La dolcezza, per esempio. Quasi tutti i racconti sugli haitiani che ci narrò mia madre avevano questo in comune con quel canto “Dodo tit piti Manman”. Gli stessi che da bambina le cantavano le ninnananne in creolo, da giovane la protessero dai freddi della montagna o dalle piene dei fiumi, e quando già aveva nipoti, un vecchio abitante dell’accampamento continuava a viaggiare per kilometri fino alla città per andarla a trovare come un parente caro.

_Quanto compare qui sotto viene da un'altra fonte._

File: config.mk
export PLATFORM = sky130hd
export DESIGN_NAME = sva_isqrt
export DESIGN_NICKNAME = d
export VERILOG_FILES = /design/src/hw/rtl/sva_pkg.sv /design/src/hw/rtl/sva_isqrt.sv
export SDC_FILE = /design/constraint.sdc
export NUM_CORES = 2
export LEC_CHECK = 0
export ABC_AREA = 0
export BUFFER_PORTS_ARGS = -buffer_cell sky130_fd_sc_hd__buf_4
export CORE_UTILIZATION = 54
export CTS_CLUSTER_SIZE = 24
export DETAILED_ROUTE_END_ITERATION = 10
export GPL_ROUTABILITY_DRIVEN = 0
export PLACE_DENSITY = 0.7
export SLEW_MARGIN = 10
export SYNTH_ARGS = -nofsm -noshare
export SYNTH_HDL_FRONTEND = slang
export SYNTH_SLANG_ARGS = --single-unit
File: constraint.sdc
create_clock -name clk -period 4.9 [get_ports clk]
set_input_delay 0.245 -clock clk [delete_from_list [all_inputs] [get_ports clk]]
set_output_delay 0.245 -clock clk [all_outputs]
set_load 0.01 [all_outputs]
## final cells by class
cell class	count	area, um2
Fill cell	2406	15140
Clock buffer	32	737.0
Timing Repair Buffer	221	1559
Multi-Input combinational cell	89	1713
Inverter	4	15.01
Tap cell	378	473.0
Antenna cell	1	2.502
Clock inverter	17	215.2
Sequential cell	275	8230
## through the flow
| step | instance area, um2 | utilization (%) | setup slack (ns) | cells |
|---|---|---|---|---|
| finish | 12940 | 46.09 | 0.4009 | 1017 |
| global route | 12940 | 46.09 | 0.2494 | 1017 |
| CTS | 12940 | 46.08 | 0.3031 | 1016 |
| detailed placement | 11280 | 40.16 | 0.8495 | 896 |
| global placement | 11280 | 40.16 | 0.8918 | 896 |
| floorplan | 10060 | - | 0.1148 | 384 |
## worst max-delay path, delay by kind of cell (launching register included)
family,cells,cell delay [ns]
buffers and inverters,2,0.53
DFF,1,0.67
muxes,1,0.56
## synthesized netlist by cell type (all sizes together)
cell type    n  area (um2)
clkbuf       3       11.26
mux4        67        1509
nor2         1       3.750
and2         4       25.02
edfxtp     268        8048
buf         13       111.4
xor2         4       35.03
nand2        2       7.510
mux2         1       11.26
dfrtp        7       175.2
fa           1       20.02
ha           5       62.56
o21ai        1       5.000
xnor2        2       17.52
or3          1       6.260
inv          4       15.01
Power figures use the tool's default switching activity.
[config.mk]
export PLATFORM = sky130hd
export DESIGN_NAME = http_chunked_body_decoder_core_flat
export DESIGN_NICKNAME = d
export VERILOG_FILES = /design/src/hcbd_pkg.sv /design/src/hcbd_req_if.sv /design/src/hcbd_rsp_if.sv /design/src/hcbd_parser.sv /design/src/http_chunked_body_decoder_core.sv /design/src/flat_wrapper.sv
export SDC_FILE = /design/constraint.sdc
export NUM_CORES = 1
export LEC_CHECK = 0
export ABC_AREA = 1
export BUFFER_PORTS_ARGS = -buffer_cell sky130_fd_sc_hd__buf_2
export CAP_MARGIN = 20
export CORE_UTILIZATION = 50
export DETAILED_ROUTE_END_ITERATION = 7
export PLACE_DENSITY_LB_ADDON = 0.25
export SKIP_CTS_REPAIR_TIMING = 1
export SLEW_MARGIN = 20
export SYNTH_ARGS = -nofsm -noshare
export SYNTH_HDL_FRONTEND = slang
export SYNTH_HIERARCHICAL = 1
export SYNTH_SLANG_ARGS = --single-unit
[constraint.sdc]
create_clock -name clock -period 3.2 [get_ports clock]
set_input_delay 0 -clock clock [delete_from_list [all_inputs] [get_ports clock]]
set_output_delay 0 -clock clock [all_outputs]
set_load 0.02 [all_outputs]
[src/hcbd_pkg.sv]
package hcbd_pkg;

   localparam int unsigned BODY_TOTAL_BITS = 32;
   localparam logic [BODY_TOTAL_BITS-1:0] MAX_BODY_RESET = 32'd1000000;

   localparam logic [7:0] CH_CR = 8'h0D;
   localparam logic [7:0] CH_LF = 8'h0A;

   typedef enum logic [1:0] {
      ERR_NONE      = 2'd0,
      ERR_TOO_LARGE = 2'd1,
      ERR_SIZE_OVF  = 2'd2
   } err_code_type;

   typedef struct packed {
      logic         body_valid;
      logic [7:0]   body_byte;
      logic         finished;
      err_code_type error_code;
   } rsp_type;

endpackage

[src/hcbd_req_if.sv]
interface hcbd_req_if;
   logic       valid;
   logic       ready;
   logic [7:0] data_byte;
   logic       new_message;

   modport source (output valid, output data_byte, output new_message, input ready);
   modport sink   (input valid, input data_byte, input new_message, output ready);
endinterface

[src/hcbd_rsp_if.sv]
interface hcbd_rsp_if;
   logic       valid;
   logic       ready;
   logic       body_valid;
   logic [7:0] body_byte;
   logic       finished;
   logic [1:0] error_code;

   modport source (output valid, output body_valid, output body_byte, output finished,
                   output error_code, input ready);
   modport sink   (input valid, input body_valid, input body_byte, input finished,
                   input error_code, output ready);
endinterface

[src/hcbd_parser.sv]
module hcbd_parser #(
   parameter int unsigned SIZE_BITS = 32
) (
   input  logic                                    clock,
   input  logic                                    reset,
   input  logic                                    step,
   input  logic [7:0]                              data_byte,
   input  logic                                    new_message,
   input  logic [hcbd_pkg::BODY_TOTAL_BITS-1:0]    max_body,
   output hcbd_pkg::rsp_type                       result
);

   typedef enum logic [1:0] {
      PH_SIZE = 2'd0,
      PH_DATA = 2'd1,
      PH_SKIP = 2'd2,
      PH_DONE = 2'd3
   } phase_type;

   phase_type                              phase_ff, phase_in;
   logic                                   cr_pending_ff, cr_pending_in;
   logic [SIZE_BITS-1:0]                   chunk_size_ff, chunk_size_in;
   logic [SIZE_BITS-1:0]                   chunk_count_ff, chunk_count_in;
   logic [hcbd_pkg::BODY_TOTAL_BITS-1:0]   body_total_ff, body_total_in;
   hcbd_pkg::err_code_type                 error_ff, error_in;

   // state as seen by this byte, after an optional new-message clear
   phase_type                              cur_phase;
   logic                                   cur_cr;
   logic [SIZE_BITS-1:0]                   cur_size;
   logic [SIZE_BITS-1:0]                   cur_count;
   logic [hcbd_pkg::BODY_TOTAL_BITS-1:0]   cur_total;
   hcbd_pkg::err_code_type                 cur_error;

   logic [4:0]                             hex;
   logic [SIZE_BITS:0]                     count_next;
   logic                                   out_valid;

   function automatic logic [4:0] hex_decode(input logic [7:0] c);
      logic [4:0] r;
      r = 5'd0;
      if (c inside {[8'h30:8'h39]}) begin
         r = {1'b1, 4'(c - 8'h30)};
      end else if (c inside {[8'h41:8'h46]}) begin
         r = {1'b1, 4'(c - 8'h37)};
      end else if (c inside {[8'h61:8'h66]}) begin
         r = {1'b1, 4'(c - 8'h57)};
      end
      return r;
   endfunction

   always_comb begin
      cur_phase = new_message ? PH_SIZE : phase_ff;
      cur_cr    = new_message ? 1'b0 : cr_pending_ff;
      cur_size  = new_message ? '0 : chunk_size_ff;
      cur_count = new_message ? '0 : chunk_count_ff;
      cur_total = new_message ? '0 : body_total_ff;
      cur_error = new_message ? hcbd_pkg::ERR_NONE : error_ff;

      hex        = hex_decode(data_byte);
      count_next = {1'b0, cur_count} + {{SIZE_BITS{1'b0}}, 1'b1};

      phase_in       = cur_phase;
      cr_pending_in  = cur_cr;
      chunk_size_in  = cur_size;
      chunk_count_in = cur_count;
      body_total_in  = cur_total;
      error_in       = cur_error;
      out_valid      = 1'b0;

      if (cur_error == hcbd_pkg::ERR_NONE) begin
         case (cur_phase)
            PH_SIZE: begin
               if (data_byte == hcbd_pkg::CH_LF && cur_cr) begin
                  cr_pending_in = 1'b0;
                  if (cur_size == '0) begin
                     phase_in = PH_DONE;
                  end else begin
                     phase_in       = PH_DATA;
                     chunk_count_in = '0;
                  end
               end else begin
                  cr_pending_in = (data_byte == hcbd_pkg::CH_CR);
                  if (hex[4]) begin
                     // another digit would shift set bits out of the size
                     if (|cur_size[SIZE_BITS-1 -: 4]) begin
                        error_in = hcbd_pkg::ERR_SIZE_OVF;
                     end else begin
                        chunk_size_in = {cur_size[SIZE_BITS-5:0], hex[3:0]};
                     end
                  end
               end
            end
            PH_DATA: begin
               if (cur_total >= max_body) begin
                  error_in = hcbd_pkg::ERR_TOO_LARGE;
               end else begin
                  out_valid      = 1'b1;
                  body_total_in  = cur_total
                                 + {{(hcbd_pkg::BODY_TOTAL_BITS-1){1'b0}}, 1'b1};
                  chunk_count_in = count_next[SIZE_BITS-1:0];
                  if (count_next >= {1'b0, cur_size}) begin
                     phase_in      = PH_SKIP;
                     cr_pending_in = 1'b0;
                  end
               end
            end
            PH_SKIP: begin
               if (data_byte == hcbd_pkg::CH_LF && cur_cr) begin
                  cr_pending_in  = 1'b0;
                  phase_in       = PH_SIZE;
                  chunk_size_in  = '0;
                  chunk_count_in = '0;
               end else begin
                  cr_pending_in = (data_byte == hcbd_pkg::CH_CR);
               end
            end
            default: begin
               // finished: hold everything until a new message
            end
         endcase
      end

      result.body_valid = out_valid;
      result.body_byte  = out_valid ? data_byte : 8'd0;
      result.finished   = (phase_in == PH_DONE);
      result.error_code = error_in;
   end

   always_ff @(posedge clock) begin
      if (reset) begin
         phase_ff       <= PH_SIZE;
         cr_pending_ff  <= 1'b0;
         chunk_size_ff  <= '0;
         chunk_count_ff <= '0;
         body_total_ff  <= '0;
         error_ff       <= hcbd_pkg::ERR_NONE;
      end else if (step) begin
         phase_ff       <= phase_in;
         cr_pending_ff  <= cr_pending_in;
         chunk_size_ff  <= chunk_size_in;
         chunk_count_ff <= chunk_count_in;
         body_total_ff  <= body_total_in;
         error_ff       <= error_in;
      end
   end

   a_data_count_below_size: assert property (@(posedge clock) disable iff (reset)
      phase_ff == PH_DATA |-> chunk_count_ff < chunk_size_ff)
      else $error("chunk count reached chunk size while still in payload");

   a_error_sticky: assert property (@(posedge clock) disable iff (reset)
      step && !new_message && error_ff != hcbd_pkg::ERR_NONE |=>
      error_ff == $past(error_ff))
      else $error("error cleared without a new message");

   a_no_payload_on_error: assert property (@(posedge clock) disable iff (reset)
      step && result.body_valid |-> result.error_code == hcbd_pkg::ERR_NONE)
      else $error("payload byte passed out together with an error");

   a_no_payload_when_done: assert property (@(posedge clock) disable iff (reset)
      step && result.finished |-> !result.body_valid)
      else $error("payload byte passed out after the last chunk");

endmodule

[src/http_chunked_body_decoder_core.sv]
// Chunked body decoder: takes one raw body byte per transfer on req_chan and returns
// exactly one result per byte on rsp_chan (payload byte with body_valid, finished, sticky
// error code). Each byte is decoded combinationally against the parser state and lands in
// the result register, so a new byte is taken every clock as long as the result side keeps
// up; throughput is one byte per cycle. Set new_message on the first byte of each body to
// clear all parser state. csr_wr_data is the body size limit, to be written only while no
// bytes are in flight. SIZE_BITS sets the widest chunk length.
module http_chunked_body_decoder_core #(
   parameter int unsigned SIZE_BITS = 32
) (
   input  logic                                  clock,
   input  logic                                  reset,
   hcbd_req_if.sink                              req_chan,
   hcbd_rsp_if.source                            rsp_chan,
   input  logic                                  csr_wr_en,
   input  logic [hcbd_pkg::BODY_TOTAL_BITS-1:0]  csr_wr_data
);

   logic [hcbd_pkg::BODY_TOTAL_BITS-1:0] max_body_ff;
   hcbd_pkg::rsp_type                    rsp_ff;
   logic                                 rsp_valid_ff;
   hcbd_pkg::rsp_type                    result;
   logic                                 accept;

   assign req_chan.ready = !rsp_valid_ff || rsp_chan.ready;
   assign accept         = req_chan.valid && req_chan.ready;

   hcbd_parser #(
      .SIZE_BITS (SIZE_BITS)
   ) u_parser (
      .clock       (clock),
      .reset       (reset),
      .step        (accept),
      .data_byte   (req_chan.data_byte),
      .new_message (req_chan.new_message),
      .max_body    (max_body_ff),
      .result      (result)
   );

   always_ff @(posedge clock) begin
      if (reset) begin
         max_body_ff <= hcbd_pkg::MAX_BODY_RESET;
      end else if (csr_wr_en) begin
         max_body_ff <= csr_wr_data;
      end
   end

   // hold the result until its transfer, refill on each accepted byte
   always_ff @(posedge clock) begin
      if (reset) begin
         rsp_valid_ff <= 1'b0;
      end else if (accept) begin
         rsp_valid_ff <= 1'b1;
      end else if (rsp_chan.ready) begin
         rsp_valid_ff <= 1'b0;
      end
   end

   always_ff @(posedge clock) begin
      if (accept) begin
         rsp_ff <= result;
      end
   end

   assign rsp_chan.valid      = rsp_valid_ff;
   assign rsp_chan.body_valid = rsp_ff.body_valid;
   assign rsp_chan.body_byte  = rsp_ff.body_byte;
   assign rsp_chan.finished   = rsp_ff.finished;
   assign rsp_chan.error_code = rsp_ff.error_code;

endmodule
[src/flat_wrapper.sv]
// flat-port wrapper written by rule: the top's interface ports become plain ports
module http_chunked_body_decoder_core_flat 
#(
   parameter int unsigned SIZE_BITS = 32
)
  (clock, reset, csr_wr_en, csr_wr_data, req_chan_valid, req_chan_data_byte, req_chan_new_message, req_chan_ready, rsp_chan_valid, rsp_chan_body_valid, rsp_chan_body_byte, rsp_chan_finished, rsp_chan_error_code, rsp_chan_ready);
  hcbd_req_if req_chan_i ();
  hcbd_rsp_if rsp_chan_i ();
  input  logic clock;
  input  logic reset;
  input  logic csr_wr_en;
  input  logic [hcbd_pkg::BODY_TOTAL_BITS-1:0] csr_wr_data;
  input wire logic [$bits(req_chan_i.valid)-1:0] req_chan_valid;
  input wire logic [$bits(req_chan_i.data_byte)-1:0] req_chan_data_byte;
  input wire logic [$bits(req_chan_i.new_message)-1:0] req_chan_new_message;
  output wire logic [$bits(req_chan_i.ready)-1:0] req_chan_ready;
  output wire logic [$bits(rsp_chan_i.valid)-1:0] rsp_chan_valid;
  output wire logic [$bits(rsp_chan_i.body_valid)-1:0] rsp_chan_body_valid;
  output wire logic [$bits(rsp_chan_i.body_byte)-1:0] rsp_chan_body_byte;
  output wire logic [$bits(rsp_chan_i.finished)-1:0] rsp_chan_finished;
  output wire logic [$bits(rsp_chan_i.error_code)-1:0] rsp_chan_error_code;
  input wire logic [$bits(rsp_chan_i.ready)-1:0] rsp_chan_ready;
  assign req_chan_i.valid = req_chan_valid;
  assign req_chan_i.data_byte = req_chan_data_byte;
  assign req_chan_i.new_message = req_chan_new_message;
  assign req_chan_ready = req_chan_i.ready;
  assign rsp_chan_valid = rsp_chan_i.valid;
  assign rsp_chan_body_valid = rsp_chan_i.body_valid;
  assign rsp_chan_body_byte = rsp_chan_i.body_byte;
  assign rsp_chan_finished = rsp_chan_i.finished;
  assign rsp_chan_error_code = rsp_chan_i.error_code;
  assign rsp_chan_i.ready = rsp_chan_ready;
  http_chunked_body_decoder_core #(.SIZE_BITS(SIZE_BITS)) u_core (.clock(clock), .reset(reset), .req_chan(req_chan_i), .rsp_chan(rsp_chan_i), .csr_wr_en(csr_wr_en), .csr_wr_data(csr_wr_data));
endmodule
==> impl_metrics.json <==
{
  "cts_tree": "done",
  "fin_skew_ns": 0.01339,
  "io_buffers": 59,
  "row_count": 54,
  "routabilityCongestion": 0.9187,
  "synth.distinct_cells": 51,
  "synth_area_sq_um": 11350,
  "fill_cells": 1996,
  "cts-root-buf": "clkbuf_16",
  "synthTopCellsByCount": "295 x nand2_1, 278 x inv_1, 249 x nor2_1",
  "rr_endpoint": "u_core/rsp_chan.finished$_DFFE_PP_",
  "dp_hpwl_microns": 23400,
  "ys_top_cells_by_area": "dfxtp_1 24%, nand2_1 9.8%, inv_1 9.2%",
  "grt.total_usage": 0.2846,
  "insertedDiodeCount": 0,
  "finalWirelength_microns": 33740,
  "routed_via_density": 5.499,
  "hold_class": "input port to flop",
  "start_kind": "flop",
  "pwr-share-clk": 0.405,
  "initial_core_util": 0.5152,
  "finalWorstSetupSlack_ns": -0.1472,
  "yosysWarnings": 6,
  "crit_start": "u_core/u_parser/chunk_count_ff[0]$_SDFFE_PP0P_",
  "relSlewSlack": 0.3535,
  "p_comb_frac": 0.200,
  "yosys.cell_count.top_type": "nand2_1",
  "grt_pass1_wl_microns": 54270,
  "layout.cells.non_filler": 2219,
  "critPathRequiredTime_ns": 3.39,
  "drc": 5,
  "fp.dieArea_sq_um": 23300,
  "peakVddDrop_v": 0.0003586,
  "die_h_microns": 152.6,
  "synth_ff_type": "dfxtp_1",
  "endpoint": "u_core/rsp_chan.finished$_DFFE_PP_",
  "clk_pin_slew_ns": 0.07,
  "numCtsBuffers": 17,
  "dp.cells": 2137,
  "cp.arrival_ns": 3.54,
  "first_global_vias": 11080,
  "worstHoldPathCells": 3,
  "p_per_area_nw_per_um2": 365.3,
  "cellInternalPower_w": 0.003356,
  "synthArstFlopShare": 0,
  "worst_slew_pin_slew_ns": 0.9687,
  "clock_latency_ns": 0.44,
  "leakagePower_nw": 6.227,
  "seqPwrFrac": 0.395,
  "cts_sinks": 146,
  "first_pass_iters": 8,
  "areaGrowthSynthToFinish_pct": 21.09,
  "fp.dieW_microns": 152.6,
  "vias": 12200,
  "htree_levels": 4,
  "path_class": "flop to flop",
  "power_w": 0.005020,
  "netSwitchingFraction": 0.3314,
  "maxCapViolations": 0,
  "io_pins": 60,
  "drt-initial-drc-count": 1077,
  "rr_worst_depth": 23,
  "end_kind": "flop",
  "crit_fanout": 3,
  "rsz0062_at_grt": "yes",
  "switching_power_w": 0.001664,
  "final_antenna_net_count": 0,
  "finalMaxSlewViolations": 0,
  "synth-edff-count": 12,
  "fin_crit_sh": 1.046,
  "reg2reg_setup_slack_ns": -0.15,
  "cts_buffer_depth": 2,
  "antenna_found_initial": 0,
  "fmax_mhz": 298.8,
  "violations": "DRC, hold timing, setup timing",
  "synth_seq_cells": 146,
  "fin_nets": 2042,
  "avgSynthCellArea_sq_um": 6.322,
  "setup-violations-final": 3,
  "run_status": "complete, but fails checks",
  "yosysSeqAreaShare": 0.2682,
  "netlist_instances": 1795,
  "r2r-start": "u_core/u_parser/chunk_count_ff[0]$_SDFFE_PP0P_",
  "fin_crit_ns": 3.347,
  "synth_top_area_share": 0.2364,
  "core_area_sq_um": 22030,
  "multi_input_area_sq_um": 7096,
  "hold_viol_final": 4,
  "grt_max_degree": 64,
  "synth_top_area_cell": "dfxtp_1",
  "whs_ns": -0.03585,
  "drive_above_1_share": 0.1728,
  "synth_nets": 1911,
  "grt_overflow_total": 0,
  "regArea_sq_um": 3045,
  "wl_per_cell_microns": 15.20
}
-- state kept, by name, indices dropped and copies added, names as in the netlist --
register                        flops
u_core/max_body_ff                 32
u_core/rsp_chan.body_valid          1
u_core/u_parser/cr_pending_ff       1
u_core/u_parser/body_total_ff      32
u_core/rsp_chan.valid               1
u_core/rsp_chan.finished            1
u_core/u_parser/error_ff            2
u_core/u_parser/phase_ff            2
u_core/rsp_chan.error_code          2
u_core/rsp_chan.body_byte           8
u_core/u_parser/chunk_size_ff      32
u_core/u_parser/chunk_count_ff     32
-- per-stage QoR --
stage | hold WS [ns] | TNS, ns | worst slack [ns] | util | instance area (sq um)
after floorplan | 0.06907 | -0.03503 | -0.03503 | - | 11420
after global placement | 0.2128 | -0.2777 | -0.1371 | 0.5618 | 12370
after detailed placement | 0.2162 | -0.5623 | -0.2323 | 0.5618 | 12370
after CTS | -0.2462 | -0.6750 | -0.2612 | 0.5887 | 12970
after global routing | 0.002510 | -1.042 | -0.3186 | 0.6238 | 13740
final | -0.03585 | -0.3133 | -0.1472 | 0.6238 | 13740
-- routing by layer --
metal,part of all wire,track usage,vias to the layer above
li1,-,-,6072
met1,0.45,0.3918,5562
met2,0.45,0.4548,499
met3,0.075,0.04295,70
met4,0.024,0.09187,0
met5,0,0,-
-- power groups by stage --
| stage | combinational, W | clock, W | sequential, W |
|---|---|---|---|
| after floorplan | 0.000624 | 0 | 0.00202 |
| after global placement | 0.000877 | 0 | 0.00202 |
| after detailed placement | 0.000892 | 0 | 0.00202 |
| after CTS | 0.000899 | 0.00206 | 0.00198 |
| after global routing | 0.00111 | 0.00213 | 0.00199 |
| final | 0.00101 | 0.00203 | 0.00198 |
-- cells by family after synthesis --
family	count (synthesis)	synth area share
compound gates	436	0.2073
xor+xnor	32	0.02470
fa+ha+maj	70	0.07719
buf+inv	382	0.1362
flops	146	0.2682
simple gates	729	0.2865
-- critical path, cell delays in order (launching register included) --
cell and delay [ns]:
dfxtp_2 0.33, nand2_2 0.07, buf_6 0.13, nor3_4 0.23
nand2_4 0.12, nor2_8 0.15, nand2_4 0.07, nor2_4 0.14
buf_4 0.14, xor2_2 0.07, ha_1 0.29, nand2_1 0.07
nor2_2 0.12, nand2_1 0.09, buf_4 0.15, nor4_4 0.22
nand4_1 0.11, and3_4 0.19, nand2_4 0.09, nand2_4 0.05
nand2_2 0.06, nand2_2 0.06, o21ai_2 0.08, nor2_1 0.06
-- layout by cell type (no fill, tap or decap), types with 19 or more instances in the layout --
cell	count
buf_4	92
inv_2	21
dfxtp_1	132
inv_1	274
nand2_1	287
nor2_2	23
buf_2	58
dlygate4sd3_1	38
nor3_1	23
xor2_1	19
a21oi_1	192
nor2_1	243
nand3_1	60
o21ai_0	172
o22ai_1	26
ha_1	65
-- layout make-up --
cell class,count,share of cell area
Clock buffer,17,0.03096
Multi-Input combinational cell,1267,0.5164
Sequential cell,146,0.2216
Inverter,296,0.08104
Tap cell,280,0.02550
Clock inverter,15,0.01211
Timing Repair Buffer,198,0.1124
-- worst min path at each step --
stage / startpoint / to
after detailed placement: csr_wr_data[19] / u_core/max_body_ff[19]$_SDFFE_PP1P_
after global routing: req_chan_data_byte[2] / u_core/rsp_chan.body_byte[2]$_DFFE_PP_
after CTS: csr_wr_data[14] / u_core/max_body_ff[14]$_SDFFE_PP1P_
final: req_chan_data_byte[3] / u_core/rsp_chan.body_byte[3]$_DFFE_PP_
after floorplan: reset / u_core/rsp_chan.valid$_SDFFE_PP0P_
after global placement: csr_wr_data[19] / u_core/max_body_ff[19]$_SDFFE_PP1P_
Note: power is estimated with default switching activity, not from simulation.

Quelle storie ci insegnarono più dei libri. Gli haitiani, mano d’opera economica dei lavori più duri nei campi cubani, furono la più vivida scuola di ingiustizia per quelli che li videro lavorare e soffrire senza nessuna ricompensa se non la sopravvivenza.

 

Si può addirittura dire che la loro sofferenza, favorì alcuni dei più profondi cambi cubani. “Al villaggio di Birán e alla sua gente, che ispirò l’ansia di una Rivoluzione” dice nella dedica il libro biografico su Fidel che scrisse Katiuska Blanco. “Tutto il tempo dei cedri”.

 

Non è casuale né fortuito che tra le prime leggi di beneficio ai lavoratori della Rivoluzione ci fosse il riconoscimento agli anni di lavoro e al diritto al pensionamento di migliaia di emigranti haitiani. Se oggi appaiono sui titoli di giornale molti cognomi con suoni francesi e radici haitiane – siano sportivi, artisti o accademici – provenienti dai paraggi più remoti della geografia della nostra isola, è perché la politica cominciò ad includere, contare, riconoscere, integrare la popolazione haitiana di Cuba in una società alla quale essa aveva apportato tutto senza compensazione alcuna.

 

Loro, e le centinaia di giovani haitiani, laureati, o in procinto di farlo, della Scuola di Medicina nelle filiali dell’ELAM a Santiago de Cuba, che proprio adesso sono disposti a salvare vite nel proprio paese, rovesciano tutti i miti sulle maledizioni e le predisposizioni di quel popolo al sottosviluppo e alla sofferenza.

 

La vera maledizione è non avere opportunità. O chi dice di venire in tuo aiuto, quando si prepara come se dovesse andare alla guerra, mettendo davanti a tutto i soldi che spenderà in se stesso, come la portaerei statunitense che già consuma due milioni di dollari al giorno e non è ancora arrivato alle coste haitiane.

 

Ricordando mia madre, che fu cullata e protetta da haitiani poveri tra i poveri, faccio mio il dolore del canto che intonano, mentre alzano le mani al cielo, i senzatetto sopravvissuti al terremoto che aspettano di essere salvati, no di essere fucilati.

 

A questo penso quando scopro un volto noto tra le dottoresse cubane che si inclinano sulle vittime in un servizio della televisione. Lei mette il suo stetoscopio sul petto infiammato di un piccolo mentre nell’altra mano lo accarezza con infinita tenerezza.

 

Chiamo a casa sua per avvisare e chi risponde è suo figlio. “Mia madre è ad Haiti”, dice con la maggiore naturalità del mondo.